#### EXCERPTED RECORDS:
===== src/rtl/adder_arb_pkg.sv =====
// Shared types and default sizes for the adder arbiter.
//   ADDER_WIDTH  : default operand/sum width
//   ADDER_STAGES : default adder latency (register layers incl. input layer)
//   req_id_t     : requester index (0 = ALU, 1 = address/PC generator)
//   tag_t        : in-flight operation tag {valid, id}
//   rsp_t        : response payload {sum, cout}
package adder_arb_pkg;

  localparam int unsigned ADDER_WIDTH  = 32;
  localparam int unsigned ADDER_STAGES = 4;

  typedef logic req_id_t;

  typedef struct packed {
    logic    valid;
    req_id_t id;
  } tag_t;

  typedef struct packed {
    logic [ADDER_WIDTH-1:0] sum;
    logic                   cout;
  } rsp_t;

endpackage


===== src/rtl/rsp_fifo.sv =====
// Synchronous response FIFO, registered head, no bypass of a same-cycle push.
// Ports:
//   clk, rst   : clock, synchronous active-high reset
//   push, din  : write request and data (ignored when full)
//   pop        : read request (ignored when empty)
//   dout       : head-of-FIFO data
//   full/empty : occupancy flags
module rsp_fifo #(
  parameter int unsigned DEPTH = 4,
  parameter int unsigned DW    = 33
) (
  input  logic          clk,
  input  logic          rst,
  input  logic          push,
  input  logic [DW-1:0] din,
  input  logic          pop,
  output logic [DW-1:0] dout,
  output logic          full,
  output logic          empty
);

  localparam int unsigned PW = (DEPTH > 1) ? $clog2(DEPTH) : 1;
  localparam int unsigned CW = $clog2(DEPTH + 1);

  logic [DW-1:0] mem [DEPTH];
  logic [PW-1:0] wr_ptr;
  logic [PW-1:0] rd_ptr;
  logic [CW-1:0] count;
  logic          push_en;
  logic          pop_en;

  assign full    = (count == CW'(DEPTH));
  assign empty   = (count == '0);
  assign push_en = push && !full;
  assign pop_en  = pop && !empty;
  assign dout    = mem[rd_ptr];

  // Pointer increment with wrap for non-power-of-two depths
  function automatic logic [PW-1:0] ptr_inc(input logic [PW-1:0] p);
    return (p == PW'(DEPTH - 1)) ? '0 : p + PW'(1);
  endfunction

  // Storage, pointers and occupancy
  always_ff @(posedge clk) begin
    if (rst) begin
      mem    <= '{default: '0};
      wr_ptr <= '0;
      rd_ptr <= '0;
      count  <= '0;
    end else begin
      if (push_en) begin
        mem[wr_ptr] <= din;
        wr_ptr      <= ptr_inc(wr_ptr);
      end
      if (pop_en) begin
        rd_ptr <= ptr_inc(rd_ptr);
      end
      count <= count + CW'(push_en) - CW'(pop_en);
    end
  end

endmodule


===== src/rtl/adder_arbiter.sv =====
// Shares one pipelined adder between requester 0 (ALU) and requester 1
// (address/PC generator). One grant per cycle; a tag pipeline matched to the
// adder latency routes each result into its owner's response FIFO. Credits
// bound in-flight + queued results per requester so the unstallable adder
// can never overflow a FIFO.
// Build option: define ADDER_ARB_FIXED_PRIO_EN for fixed priority
// (requester 0 wins); default build is round-robin.
// Ports:
//   clk, rst                       : clock, synchronous active-high reset
//   reqN_valid/ready/a/b/cin       : request handshake and operands (N=0,1)
//   adder_a/b/cin, adder_issue     : adder input layer drive
//   adder_sum, adder_cout          : adder result, STAGES cycles after issue
//   rspN_valid/ready/sum/cout      : response FIFO head and pop handshake
module adder_arbiter
  import adder_arb_pkg::*;
#(
  parameter int unsigned WIDTH     = ADDER_WIDTH,
  parameter int unsigned STAGES    = ADDER_STAGES,
  parameter int unsigned RSP_DEPTH = 4
) (
  input  logic             clk,
  input  logic             rst,
  input  logic             req0_valid,
  output logic             req0_ready,
  input  logic [WIDTH-1:0] req0_a,
  input  logic [WIDTH-1:0] req0_b,
  input  logic             req0_cin,
  input  logic             req1_valid,
  output logic             req1_ready,
  input  logic [WIDTH-1:0] req1_a,
  input  logic [WIDTH-1:0] req1_b,
  input  logic             req1_cin,
  output logic [WIDTH-1:0] adder_a,
  output logic [WIDTH-1:0] adder_b,
  output logic             adder_cin,
  output logic             adder_issue,
  input  logic [WIDTH-1:0] adder_sum,
  input  logic             adder_cout,
  output logic             rsp0_valid,
  input  logic             rsp0_ready,
  output logic [WIDTH-1:0] rsp0_sum,
  output logic             rsp0_cout,
  output logic             rsp1_valid,
  input  logic             rsp1_ready,
  output logic [WIDTH-1:0] rsp1_sum,
  output logic             rsp1_cout
);

  localparam int unsigned CW = $clog2(RSP_DEPTH + 1);
  localparam int unsigned DW = WIDTH + 1;

  logic [CW-1:0] credit0;
  logic [CW-1:0] credit1;
  logic          elig0;
  logic          elig1;
  logic          gnt0;
  logic          gnt1;
  tag_t          tags [STAGES];
  tag_t          tag_out;
  logic          push0;
  logic          push1;
  logic          pop0;
  logic          pop1;
  logic          full0;
  logic          full1;
  logic          empty0;
  logic          empty1;
  logic [DW-1:0] dout0;
  logic [DW-1:0] dout1;

  assign elig0 = req0_valid && (credit0 != '0);
  assign elig1 = req1_valid && (credit1 != '0);

`ifdef ADDER_ARB_FIXED_PRIO_EN
  // Fixed priority: requester 0 wins whenever eligible
  always_comb begin
    gnt0 = 1'b0;
    gnt1 = 1'b0;
    if (!rst) begin
      gnt0 = elig0;
      gnt1 = elig1 && !elig0;
    end
  end
`else
  logic last_grant;

  // Round-robin: on a tie, grant the requester that did not win last
  always_comb begin
    gnt0 = 1'b0;
    gnt1 = 1'b0;
    if (!rst) begin
      if (elig0 && elig1) begin
        gnt0 = last_grant;
        gnt1 = !last_grant;
      end else begin
        gnt0 = elig0;
        gnt1 = elig1;
      end
    end
  end

  // Pointer reset to 1 so requester 0 wins the first tie
  always_ff @(posedge clk) begin
    if (rst) begin
      last_grant <= 1'b1;
    end else if (gnt0 || gnt1) begin
      last_grant <= gnt1;
    end
  end
`endif

  assign req0_ready  = gnt0;
  assign req1_ready  = gnt1;
  assign adder_issue = gnt0 || gnt1;

  // Operand mux to the adder input layer; zero when idle
  always_comb begin
    adder_a   = '0;
    adder_b   = '0;
    adder_cin = 1'b0;
    if (gnt0) begin
      adder_a   = req0_a;
      adder_b   = req0_b;
      adder_cin = req0_cin;
    end else if (gnt1) begin
      adder_a   = req1_a;
      adder_b   = req1_b;
      adder_cin = req1_cin;
    end
  end

  // Owner tags travel alongside the adder pipeline
  always_ff @(posedge clk) begin
    if (rst) begin
      tags <= '{default: '0};
    end else begin
      tags[0] <= {adder_issue, gnt1};
      for (int unsigned i = 1; i < STAGES; i++) begin
        tags[i] <= tags[i-1];
      end
    end
  end

  assign tag_out = tags[STAGES-1];
  assign push0   = tag_out.valid && (tag_out.id == 1'b0) && !full0;
  assign push1   = tag_out.valid && (tag_out.id == 1'b1) && !full1;
  assign pop0    = rsp0_valid && rsp0_ready;
  assign pop1    = rsp1_valid && rsp1_ready;

  // Credits: spent on issue, returned on pop
  always_ff @(posedge clk) begin
    if (rst) begin
      credit0 <= CW'(RSP_DEPTH);
      credit1 <= CW'(RSP_DEPTH);
    end else begin
      credit0 <= credit0 - CW'(gnt0) + CW'(pop0);
      credit1 <= credit1 - CW'(gnt1) + CW'(pop1);
    end
  end

  rsp_fifo #(.DEPTH(RSP_DEPTH), .DW(DW)) u_rsp_fifo0 (
    .clk   (clk),
    .rst   (rst),
    .push  (push0),
    .din   ({adder_sum, adder_cout}),
    .pop   (pop0),
    .dout  (dout0),
    .full  (full0),
    .empty (empty0)
  );

  rsp_fifo #(.DEPTH(RSP_DEPTH), .DW(DW)) u_rsp_fifo1 (
    .clk   (clk),
    .rst   (rst),
    .push  (push1),
    .din   ({adder_sum, adder_cout}),
    .pop   (pop1),
    .dout  (dout1),
    .full  (full1),
    .empty (empty1)
  );

  assign rsp0_valid             = !empty0;
  assign rsp1_valid             = !empty1;
  assign {rsp0_sum, rsp0_cout}  = dout0;
  assign {rsp1_sum, rsp1_cout}  = dout1;

endmodule


===== config.mk =====
export PLATFORM = sky130hd
export DESIGN_NAME = adder_arbiter
export DESIGN_NICKNAME = d
export VERILOG_FILES = /design/src/rtl/adder_arb_pkg.sv /design/src/rtl/rsp_fifo.sv /design/src/rtl/adder_arbiter.sv
export SDC_FILE = /design/constraint.sdc
export NUM_CORES = 1
export LEC_CHECK = 0
export CAP_MARGIN = 20
export CORE_ASPECT_RATIO = 0.6
export CORE_MARGIN = 2
export CORE_UTILIZATION = 25
export DETAILED_ROUTE_END_ITERATION = 6
export GPL_ROUTABILITY_DRIVEN = 1
export SLEW_MARGIN = 30
export SYNTH_ARGS = -nofsm -noshare
export SYNTH_HDL_FRONTEND = slang
export SYNTH_SLANG_ARGS = --single-unit

===== constraint.sdc =====
create_clock -name clk -period 2.83 [get_ports clk]
set_input_delay 0.4245 -clock clk [delete_from_list [all_inputs] [get_ports clk]]
set_output_delay 0.4245 -clock clk [all_outputs]
set_load 0.01 [all_outputs]

* Word level (Yosys, flattened, before mapping)
Cells that the tools add are included.
** Word-level totals
- Register bits :: 293
- Logic and storage cells :: 105
** Operators by class
- Add/subtract/negate cells :: 12
- $lt $le $gt $ge :: 6
- Equality and inequality tests :: 6
- Multiplexer cells :: 26
- Bitwise gates (word level) :: 5
- Reduce and logical (&&, ||, !) cells :: 25
** Operator list (count)
- 132-bit bitwise mux :: 2
- 33-bit two-way mux :: 6
- 33-bit binary-select mux with 2-bit select :: 2
- 33-bit demux with 2-bit select :: 2
- 32-bit two-way mux :: 4
- 1-bit logical AND :: 15
- 3-bit by 1-bit adder with 3-bit output :: 4
- 3-bit greater-or-equal comparator, second input constant :: 4
- 2-bit inverter with 3-bit output :: 4
- 3-bit by 1-bit subtractor with 3-bit output :: 4
- 2-bit by 1-bit adder with 2-bit output, second input constant :: 4
- 2-bit == test, second input constant :: 4
- 2-bit two-way mux :: 4
- 3-bit == test, second input constant :: 2
- 3-bit logical NOT :: 2
- 3-bit by 1-bit < comparator with 1-bit output, second input constant :: 2
- 1-bit two-way mux :: 6
- 3-bit nonzero test :: 2
- 1-bit logical NOT :: 5
- 1-bit logical OR :: 1
- 1-bit inverter :: 1

* Logic depth before layout (Yosys ltp)
- Depth in word-level cells :: 7
- Mapped depth :: 13
- Gate-level depth less buffers :: 10

* Hierarchy
A second synthesis with hierarchy kept.
** Unflattened totals
- Cell total of the unflattened synthesis :: 1395
- Area total of the unflattened synthesis :: 14305.0 µm²
** By module, submodules not included
- rsp_fifo at u_rsp_fifo0 :: times used 1, cells each 552, area an instance 6032.0 µm²
- rsp_fifo at u_rsp_fifo1 :: times used 1, cells each 551, area an instance 6032.0 µm²
- adder_arbiter :: times used 1, cells each 292, area an instance 2240.9 µm²

* Worst setup path after synthesis
Ideal clock, no wire load.
- Path kind :: input to register
- Start point :: input port rst
- End point :: register credit0[2]
- Arrival :: 2652 ps
- Data required time :: 2713 ps
- Slack :: 61 ps
- Cell stages on the path :: 13
- Path through :: buf_2 > buf_4 > buf_6 > buf_4 > clkbuf_1 > nor3_1 > ha_1 > inv_1 > ha_1 > inv_1 > fa_1 > xnor2_1 > nand2b_1
** Between the ends
- Cells in the longest elaborated chain, start to end :: 3
** Ends and longest elaborated chain
- from (decl) :: line adder_arbiter.sv:22 : input logic rst,
- 1-bit two-way mux :: line adder_arbiter.sv:91 : if (!rst) begin
- via req0_ready :: line adder_arbiter.sv:24 : output logic req0_ready,
- 3-bit by 1-bit subtractor with 3-bit output :: line adder_arbiter.sv:156 : credit0 <= credit0 - CW'(gnt0) + CW'(pop0);
- 3-bit by 1-bit adder with 3-bit output :: line adder_arbiter.sv:156
- to (signal assigned) :: line adder_arbiter.sv:153 : credit0 <= CW'(RSP_DEPTH);
- to (signal assigned) :: line adder_arbiter.sv:156
- to (decl) :: line adder_arbiter.sv:52 : logic [CW-1:0] credit0;
The timed path passes the listed nets, and every way through them passes these cells.
A chain may end at the register's enable or synchronous reset.

* Worst setup path after layout
- Start point :: register credit0[1]
- End point :: output port adder_a[2]
** Between the ends
- Cells in the longest elaborated chain, start to end :: 7
- Elaborated cells on any way between the ends :: 9
- Those cells by class :: 6 x mux; 3 x reduce/logical
** Ends and longest elaborated chain
- 3-bit nonzero test * :: line adder_arbiter.sv:71 : assign elig0 = req0_valid && (credit0 != '0);
- 1-bit logical AND * :: line adder_arbiter.sv:71
- 1-bit logical AND :: line adder_arbiter.sv:92 : if (elig0 && elig1) begin
- 1-bit two-way mux :: line adder_arbiter.sv:92
- 1-bit two-way mux :: line adder_arbiter.sv:91
- 32-bit two-way mux :: line adder_arbiter.sv:125 : end else if (gnt1) begin
- 32-bit two-way mux * :: line adder_arbiter.sv:121 : if (gnt0) begin
- to (decl) :: line adder_arbiter.sv:33 : output logic [WIDTH-1:0] adder_a,
Every way passes the cells marked *; elsewhere a longest branch is shown, timed or not.

==> flow_summary.json <==
{
  "rsz0062_at_grt": "yes",
  "worst_slack_ns": 0.05794,
  "status": "finished clean",
  "max_stage_delay_ns": 0.42,
  "finalHoldViolCount": 0,
  "synth-edff-count": 0,
  "yosysMostFrequentCell": "nand2b_1",
  "drc": 0,
  "regArea_mm2": 0.005879,
  "path_cells": "or3_4 -> a31o_4 -> buf_12 -> o32ai_2 -> clkdlybuf4s15_2",
  "vdd.ir_drop.worst_uv": 360.2,
  "via_per_inst": 4.381,
  "syn_avg_cell_area_um2": 11.06,
  "yosys.area.top_type": "dfxtp_1",
  "drv_cap": 0,
  "critPathArrivalTime_ns": 2.35,
  "wl_per_cell_um": 18.22,
  "final_nets": 1800,
  "rows": 70,
  "die_area_mm2": 0.06323,
  "synth_cell_types": 44,
  "fin_skew_ns": 0.01433,
  "worst_pin_slew_ns": 0.9703,
  "end_kind": "output port",
  "design_power_total_w": 0.01111,
  "io_buffers": 304,
  "period_minus_slack_ns": 2.772,
  "synth-main-ff-cell": "dfxtp_1",
  "layout-drive-gt1-share_pct": 16.13,
  "ys_top_cells_by_count": "nand2b_1, dfxtp_1, mux2i_1, inv_1, mux4_2",
  "synth-warning-count": 0,
  "min_path_cells": 2,
  "netlist_instances": 1383,
  "worst_slew_margin_rel_pct": 35.31,
  "worstPathMaxFanout": 37,
  "fillers": 6068,
  "clock-sinks": 293,
  "slew_violations": 0,
  "ant_nets": 0,
  "first_iter_violations": 518,
  "gp_congestion": 0.9249,
  "core_mm2": 0.06070,
  "io_pins": 305,
  "grt_pass1_vias": 11080,
  "initial_core_util_pct": 25.20,
  "clk_latency_ns": 0.56,
  "synth_nets": 1573,
  "grt_pass1_wl_mm": 68.43,
  "cpMaxStageDelayCell": "or3_4",
  "root_buffer": "clkbuf_16",
  "fin_area_mm2": 0.01990,
  "ctsHoldBuffers": 0,
  "dr.pass1.iters": 5,
  "synth_async_sr_flop_share_pct": 0,
  "die_h_um": 195.6,
  "htreeDepth": 1,
  "seqPwrFrac_pct": 39.9,
  "cts_buffers": 30,
  "ys_seq_elements": 293,
  "path_class": "register to output port",
  "fmax_mhz": 360.7,
  "p_clk_share_pct": 36.5,
  "area_growth_pct": 30.12,
  "power.internal_w": 0.007950,
  "antenna_found_initial": 4,
  "worstSetupStartpointType": "register",
  "min_period_over_period_pct": 97.95,
  "dp_slack_ns": -0.04975,
  "cts_max_path_buffers": 3,
  "clk_pin_slew_ns": 0.07,
  "reg2reg_depth": 11,
  "multi_input_area_mm2": 0.008339,
  "track_usage_pct": 13.95,
  "die_w_um": 323.3,
  "dpl.hpwl_mm": 30.57,
  "place_area_mm2": 0.01901,
  "drt-total-wl_mm": 44.80,
  "cellLeakagePower_nw": 8.625,
  "comb_power_share_pct": 23.6,
  "cts_tree": "yes",
  "grt_max_degree": 187,
  "seq_area_frac_synth_pct": 38.35,
  "synthTopCellsByArea": "dfxtp_1, mux2i_1, nand2b_1, mux4_2, o32ai_2",
  "p_switching_w": 0.003161,
  "crit_required_ns": 2.41,
  "synth_top_area_share_pct": 38.35,
  "worstHoldPathType": "primary input to register",
  "power.density_mw_per_mm2": 558.4,
  "syn-cell-area_mm2": 0.01529,
  "setup_viol": 0,
  "via_count": 10770,
  "grt_overflow": 0,
  "swShare_pct": 28.45
}
[path summary, 6_finish.rpt]
kind,slack [ns],end,startpoint
setup / recovery,0.06,adder_a[2],credit0[1]$_SDFF_PP0_
hold reg to reg,0.45,tags[4]$_SDFF_PP0_,tags[6]$_SDFF_PP0_
setup reg to reg,0.59,credit0[2]$_SDFF_PP1_,credit1[1]$_SDFF_PP0_
hold / removal,0.23,credit1[1]$_SDFF_PP0_,rst
[power by group through the flow]
stage          registers (W)  clock network (W)  logic, W
3_3_place_gp         0.00455                  0   0.00264
4_1_cts              0.00444            0.00418   0.00268
5_1_grt              0.00447            0.00437   0.00284
2_1_floorplan        0.00441                  0   0.00170
3_5_place_dp         0.00455                  0   0.00269
6_report             0.00444            0.00405   0.00262
[per-stage QoR]
stage / cells / setup TNS, ns / util (%) / hold slack (ns)
2_1_floorplan: 1383 / 0 / - / 0.4138
3_3_place_gp: 2403 / -0.03092 / 31.32 / 0.4302
3_5_place_dp: 2403 / -0.6973 / 31.32 / 0.4398
4_1_cts: 2458 / -0.001295 / 32.98 / 0.1984
5_1_grt: 2458 / -0.01602 / 32.78 / 0.2167
6_report: 2459 / 0 / 32.79 / 0.2284
[layout make-up]
class                   instances  area share, %
diodes                          1        0.01258
clock buffers                  42          4.257
clock inverters                10         0.6979
inverters                      82          1.547
multi-input cells             864          41.91
flip-flops and latches        293          29.55
well taps                     828          5.206
repair buffers                339          16.83
[per-layer routing]
metal / vias up / track usage (%) / share of wire (%)
met5: - / 0 / 0.094
met4: 6 / 2.481 / 1.4
met3: 52 / 2.894 / 3.7
li1: 5178 / - / -
met1: 5395 / 19.62 / 49
met2: 142 / 22.14 / 46
[kinds of logic after synthesis]
kind of cell	count (synthesis)	share of synthesized area, %
buffers and inverters	226	7.437
muxes	332	27.13
and+or+nand+nor	417	17.52
adders and majority gates	21	1.914
xor gates and xnor gates	9	0.5155
DFF	293	38.35
AOI/OAI and AO/OA	85	7.126
[sequential cells by signal (all words and copies together), names as in the netlist]
name                cells
u_rsp_fifo1.rd_ptr      2
u_rsp_fifo0.rd_ptr      2
u_rsp_fifo0.count       3
u_rsp_fifo1.count       3
tag_out                 2
credit1                 3
tags                    6
credit0                 3
last_grant              1
u_rsp_fifo1.wr_ptr      2
u_rsp_fifo1.mem       132
u_rsp_fifo0.mem       132
u_rsp_fifo0.wr_ptr      2
[placed cells by master, fill, tap and decap left out, types with 11 or more instances in the layout]
master,count
o32ai_2,54
o32ai_1,11
mux4_2,66
mux2i_1,266
dlygate4sd2_1,13
clkdlybuf4s50_1,236
buf_4,17
nand2b_1,364
dfxtp_1,288
clkbuf_16,31
clkdlybuf4s15_1,11
inv_1,82
nor2b_1,13
clkbuf_2,33
ha_1,17
buf_12,16
[repair_timing]
action / 4_1_cts / 5_1_grt
endpoints found under the setup margin: 116 / 72
setup buffers: 3 / 0
pin swaps: 0 / 0
resized for setup: 116 / 63
gates cloned: 0 / 0
[critical path: cells and delay by family (launching register included)]
family | cells | cell delay, ns
compound gates | 2 | 0.54
simple gates | 1 | 0.42
buf+inv | 2 | 0.45
flops | 1 | 0.35
Power figures use the tool's default switching activity.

#### PROMPT:
Take every line above where "parameter" appears and copy it.

#### TASK ANSWER:
  parameter int unsigned DEPTH = 4,
  parameter int unsigned DW    = 33
  parameter int unsigned WIDTH     = ADDER_WIDTH,
  parameter int unsigned STAGES    = ADDER_STAGES,
  parameter int unsigned RSP_DEPTH = 4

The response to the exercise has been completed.